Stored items
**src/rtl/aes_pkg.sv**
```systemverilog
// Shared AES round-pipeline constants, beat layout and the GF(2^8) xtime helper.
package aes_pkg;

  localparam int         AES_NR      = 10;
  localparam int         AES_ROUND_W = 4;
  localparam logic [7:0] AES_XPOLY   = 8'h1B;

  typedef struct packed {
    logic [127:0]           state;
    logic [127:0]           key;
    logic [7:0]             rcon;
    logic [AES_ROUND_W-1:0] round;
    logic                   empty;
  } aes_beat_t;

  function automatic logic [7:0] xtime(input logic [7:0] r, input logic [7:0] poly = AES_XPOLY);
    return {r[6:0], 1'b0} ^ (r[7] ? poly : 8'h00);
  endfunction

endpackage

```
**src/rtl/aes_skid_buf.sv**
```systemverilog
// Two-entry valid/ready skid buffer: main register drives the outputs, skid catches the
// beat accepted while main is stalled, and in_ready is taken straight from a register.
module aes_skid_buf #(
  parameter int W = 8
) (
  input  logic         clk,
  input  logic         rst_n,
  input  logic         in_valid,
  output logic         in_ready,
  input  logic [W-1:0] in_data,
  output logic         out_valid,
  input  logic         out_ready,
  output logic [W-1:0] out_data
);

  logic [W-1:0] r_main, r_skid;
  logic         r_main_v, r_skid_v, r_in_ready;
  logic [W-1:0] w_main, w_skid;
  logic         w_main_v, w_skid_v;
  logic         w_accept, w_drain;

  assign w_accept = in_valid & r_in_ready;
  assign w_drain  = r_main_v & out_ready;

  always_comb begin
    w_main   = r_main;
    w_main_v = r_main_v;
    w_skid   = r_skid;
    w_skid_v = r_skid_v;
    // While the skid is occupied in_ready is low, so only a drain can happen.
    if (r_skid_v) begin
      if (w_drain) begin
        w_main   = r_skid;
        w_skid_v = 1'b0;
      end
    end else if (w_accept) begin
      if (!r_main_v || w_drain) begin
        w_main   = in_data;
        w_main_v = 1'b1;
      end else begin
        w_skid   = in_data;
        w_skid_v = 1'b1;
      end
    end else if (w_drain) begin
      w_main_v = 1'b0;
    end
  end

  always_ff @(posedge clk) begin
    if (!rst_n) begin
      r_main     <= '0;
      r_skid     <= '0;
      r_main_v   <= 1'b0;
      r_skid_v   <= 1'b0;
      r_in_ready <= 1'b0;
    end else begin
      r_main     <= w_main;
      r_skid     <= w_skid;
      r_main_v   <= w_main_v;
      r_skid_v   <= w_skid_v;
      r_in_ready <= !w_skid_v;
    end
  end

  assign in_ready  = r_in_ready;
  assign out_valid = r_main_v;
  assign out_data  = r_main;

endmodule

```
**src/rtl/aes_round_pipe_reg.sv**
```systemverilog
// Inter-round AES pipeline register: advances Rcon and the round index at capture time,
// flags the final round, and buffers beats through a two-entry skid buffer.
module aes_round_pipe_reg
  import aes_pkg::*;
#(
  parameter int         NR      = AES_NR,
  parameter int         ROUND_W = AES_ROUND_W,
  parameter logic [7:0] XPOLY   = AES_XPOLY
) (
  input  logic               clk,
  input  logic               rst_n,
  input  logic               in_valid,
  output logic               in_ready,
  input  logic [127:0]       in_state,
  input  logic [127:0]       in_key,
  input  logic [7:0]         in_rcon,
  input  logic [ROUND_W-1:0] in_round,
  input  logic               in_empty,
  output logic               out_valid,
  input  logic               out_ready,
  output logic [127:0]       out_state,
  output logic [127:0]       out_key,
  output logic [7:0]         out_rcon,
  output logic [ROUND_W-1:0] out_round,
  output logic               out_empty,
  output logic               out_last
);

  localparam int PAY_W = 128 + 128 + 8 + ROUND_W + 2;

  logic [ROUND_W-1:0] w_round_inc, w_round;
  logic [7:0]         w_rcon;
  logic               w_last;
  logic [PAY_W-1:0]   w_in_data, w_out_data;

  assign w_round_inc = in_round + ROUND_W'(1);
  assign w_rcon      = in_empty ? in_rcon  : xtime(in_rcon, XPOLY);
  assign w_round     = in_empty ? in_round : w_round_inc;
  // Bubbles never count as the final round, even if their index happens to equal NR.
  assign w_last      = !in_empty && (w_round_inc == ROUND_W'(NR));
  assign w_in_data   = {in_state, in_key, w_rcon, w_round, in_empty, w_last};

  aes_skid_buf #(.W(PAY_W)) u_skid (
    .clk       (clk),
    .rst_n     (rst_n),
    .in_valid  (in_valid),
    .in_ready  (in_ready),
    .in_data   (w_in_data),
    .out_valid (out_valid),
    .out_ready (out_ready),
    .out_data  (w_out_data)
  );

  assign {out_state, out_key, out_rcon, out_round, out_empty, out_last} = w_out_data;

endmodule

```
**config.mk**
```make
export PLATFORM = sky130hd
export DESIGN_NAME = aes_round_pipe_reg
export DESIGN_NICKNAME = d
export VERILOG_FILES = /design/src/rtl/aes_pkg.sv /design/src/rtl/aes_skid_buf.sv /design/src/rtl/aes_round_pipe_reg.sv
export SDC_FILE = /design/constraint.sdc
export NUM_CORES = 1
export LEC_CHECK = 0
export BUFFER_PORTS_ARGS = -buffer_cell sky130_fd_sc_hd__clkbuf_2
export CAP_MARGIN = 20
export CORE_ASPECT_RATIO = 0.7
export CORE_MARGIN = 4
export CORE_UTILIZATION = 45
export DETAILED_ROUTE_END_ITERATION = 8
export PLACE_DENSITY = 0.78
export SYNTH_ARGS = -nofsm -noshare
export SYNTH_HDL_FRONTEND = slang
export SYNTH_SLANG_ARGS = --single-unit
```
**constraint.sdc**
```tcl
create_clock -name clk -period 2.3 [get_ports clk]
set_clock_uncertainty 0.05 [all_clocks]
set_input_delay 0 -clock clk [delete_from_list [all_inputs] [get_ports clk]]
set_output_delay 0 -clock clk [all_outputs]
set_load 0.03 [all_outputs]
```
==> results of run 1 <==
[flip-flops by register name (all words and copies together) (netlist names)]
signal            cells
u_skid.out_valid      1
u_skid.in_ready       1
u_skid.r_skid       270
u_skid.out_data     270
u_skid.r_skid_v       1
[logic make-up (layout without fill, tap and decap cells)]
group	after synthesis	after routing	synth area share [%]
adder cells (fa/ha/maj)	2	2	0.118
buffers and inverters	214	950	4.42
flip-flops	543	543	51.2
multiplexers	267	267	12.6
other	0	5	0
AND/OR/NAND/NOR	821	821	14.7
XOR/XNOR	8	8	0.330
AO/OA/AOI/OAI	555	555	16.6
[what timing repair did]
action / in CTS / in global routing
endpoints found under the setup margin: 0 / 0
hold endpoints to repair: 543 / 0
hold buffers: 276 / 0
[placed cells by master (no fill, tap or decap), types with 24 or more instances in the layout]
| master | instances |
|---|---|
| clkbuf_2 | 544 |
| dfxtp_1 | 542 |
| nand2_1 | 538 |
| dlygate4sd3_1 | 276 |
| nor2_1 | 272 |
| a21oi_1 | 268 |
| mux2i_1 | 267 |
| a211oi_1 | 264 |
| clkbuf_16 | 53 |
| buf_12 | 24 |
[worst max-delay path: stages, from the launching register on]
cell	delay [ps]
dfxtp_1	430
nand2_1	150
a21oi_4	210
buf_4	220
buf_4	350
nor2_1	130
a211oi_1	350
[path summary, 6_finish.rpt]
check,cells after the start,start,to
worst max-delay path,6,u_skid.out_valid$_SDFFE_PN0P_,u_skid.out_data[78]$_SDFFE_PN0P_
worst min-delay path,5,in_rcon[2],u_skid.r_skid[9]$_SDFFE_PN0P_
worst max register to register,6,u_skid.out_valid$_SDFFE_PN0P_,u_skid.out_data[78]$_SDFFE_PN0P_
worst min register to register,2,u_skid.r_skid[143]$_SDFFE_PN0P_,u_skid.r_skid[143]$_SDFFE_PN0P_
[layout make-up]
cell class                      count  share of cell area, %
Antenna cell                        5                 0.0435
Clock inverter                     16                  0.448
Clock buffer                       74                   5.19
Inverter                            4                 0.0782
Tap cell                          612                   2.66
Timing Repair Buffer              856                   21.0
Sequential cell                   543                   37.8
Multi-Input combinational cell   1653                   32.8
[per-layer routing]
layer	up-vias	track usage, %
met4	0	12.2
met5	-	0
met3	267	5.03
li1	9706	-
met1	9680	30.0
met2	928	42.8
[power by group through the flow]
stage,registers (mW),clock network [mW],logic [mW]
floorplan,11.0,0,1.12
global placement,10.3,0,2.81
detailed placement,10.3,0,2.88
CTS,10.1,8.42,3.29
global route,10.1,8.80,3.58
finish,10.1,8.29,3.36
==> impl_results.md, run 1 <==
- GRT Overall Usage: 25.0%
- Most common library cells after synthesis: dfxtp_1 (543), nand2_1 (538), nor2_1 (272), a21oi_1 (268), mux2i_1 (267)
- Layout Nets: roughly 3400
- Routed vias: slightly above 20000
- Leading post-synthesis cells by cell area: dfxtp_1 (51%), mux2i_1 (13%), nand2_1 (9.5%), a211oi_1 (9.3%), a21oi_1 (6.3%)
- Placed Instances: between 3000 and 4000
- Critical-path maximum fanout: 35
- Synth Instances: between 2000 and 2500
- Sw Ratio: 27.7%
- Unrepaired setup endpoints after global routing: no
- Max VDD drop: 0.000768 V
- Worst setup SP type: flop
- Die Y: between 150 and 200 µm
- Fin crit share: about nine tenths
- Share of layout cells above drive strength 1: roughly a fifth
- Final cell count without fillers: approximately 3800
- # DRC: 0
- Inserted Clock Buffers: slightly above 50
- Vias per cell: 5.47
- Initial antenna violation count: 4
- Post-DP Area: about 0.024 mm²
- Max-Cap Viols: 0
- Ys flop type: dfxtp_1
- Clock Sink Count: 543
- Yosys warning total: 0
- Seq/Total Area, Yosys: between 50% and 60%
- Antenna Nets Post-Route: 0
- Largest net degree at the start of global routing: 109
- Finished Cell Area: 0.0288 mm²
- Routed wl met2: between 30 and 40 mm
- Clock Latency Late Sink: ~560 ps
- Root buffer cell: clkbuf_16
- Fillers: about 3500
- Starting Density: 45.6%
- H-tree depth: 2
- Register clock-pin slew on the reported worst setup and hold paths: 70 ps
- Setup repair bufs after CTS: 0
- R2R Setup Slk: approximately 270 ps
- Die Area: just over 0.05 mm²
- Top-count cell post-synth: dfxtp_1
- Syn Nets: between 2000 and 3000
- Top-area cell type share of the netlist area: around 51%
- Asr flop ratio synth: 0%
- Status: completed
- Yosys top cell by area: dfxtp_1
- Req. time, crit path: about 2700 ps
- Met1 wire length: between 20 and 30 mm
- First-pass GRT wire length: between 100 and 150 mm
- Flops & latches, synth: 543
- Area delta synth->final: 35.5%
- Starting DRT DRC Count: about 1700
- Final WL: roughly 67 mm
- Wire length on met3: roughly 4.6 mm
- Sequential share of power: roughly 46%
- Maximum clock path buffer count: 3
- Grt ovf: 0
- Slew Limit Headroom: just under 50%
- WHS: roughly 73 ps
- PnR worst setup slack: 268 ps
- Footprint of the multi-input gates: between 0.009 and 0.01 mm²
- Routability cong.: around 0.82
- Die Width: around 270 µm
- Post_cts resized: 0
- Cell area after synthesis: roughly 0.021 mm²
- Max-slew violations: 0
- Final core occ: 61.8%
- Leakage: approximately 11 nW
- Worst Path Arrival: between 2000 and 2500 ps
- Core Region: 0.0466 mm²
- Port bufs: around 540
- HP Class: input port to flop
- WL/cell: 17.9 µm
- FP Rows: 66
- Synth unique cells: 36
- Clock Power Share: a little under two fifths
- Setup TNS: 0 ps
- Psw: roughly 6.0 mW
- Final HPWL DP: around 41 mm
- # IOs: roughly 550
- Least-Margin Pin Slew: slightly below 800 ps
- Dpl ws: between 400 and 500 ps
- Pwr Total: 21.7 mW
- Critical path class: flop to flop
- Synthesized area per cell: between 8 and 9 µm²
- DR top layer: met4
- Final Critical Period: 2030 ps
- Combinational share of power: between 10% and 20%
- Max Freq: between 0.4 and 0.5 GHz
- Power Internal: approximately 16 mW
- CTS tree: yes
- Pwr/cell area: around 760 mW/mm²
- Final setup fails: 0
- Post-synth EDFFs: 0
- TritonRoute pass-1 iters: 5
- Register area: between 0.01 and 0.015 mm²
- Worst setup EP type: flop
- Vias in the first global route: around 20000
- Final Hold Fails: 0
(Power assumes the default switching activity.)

**Task details:**
For the word "parameter", state how many lines of the entries contain it, with nothing else.

**Exercise output:**
4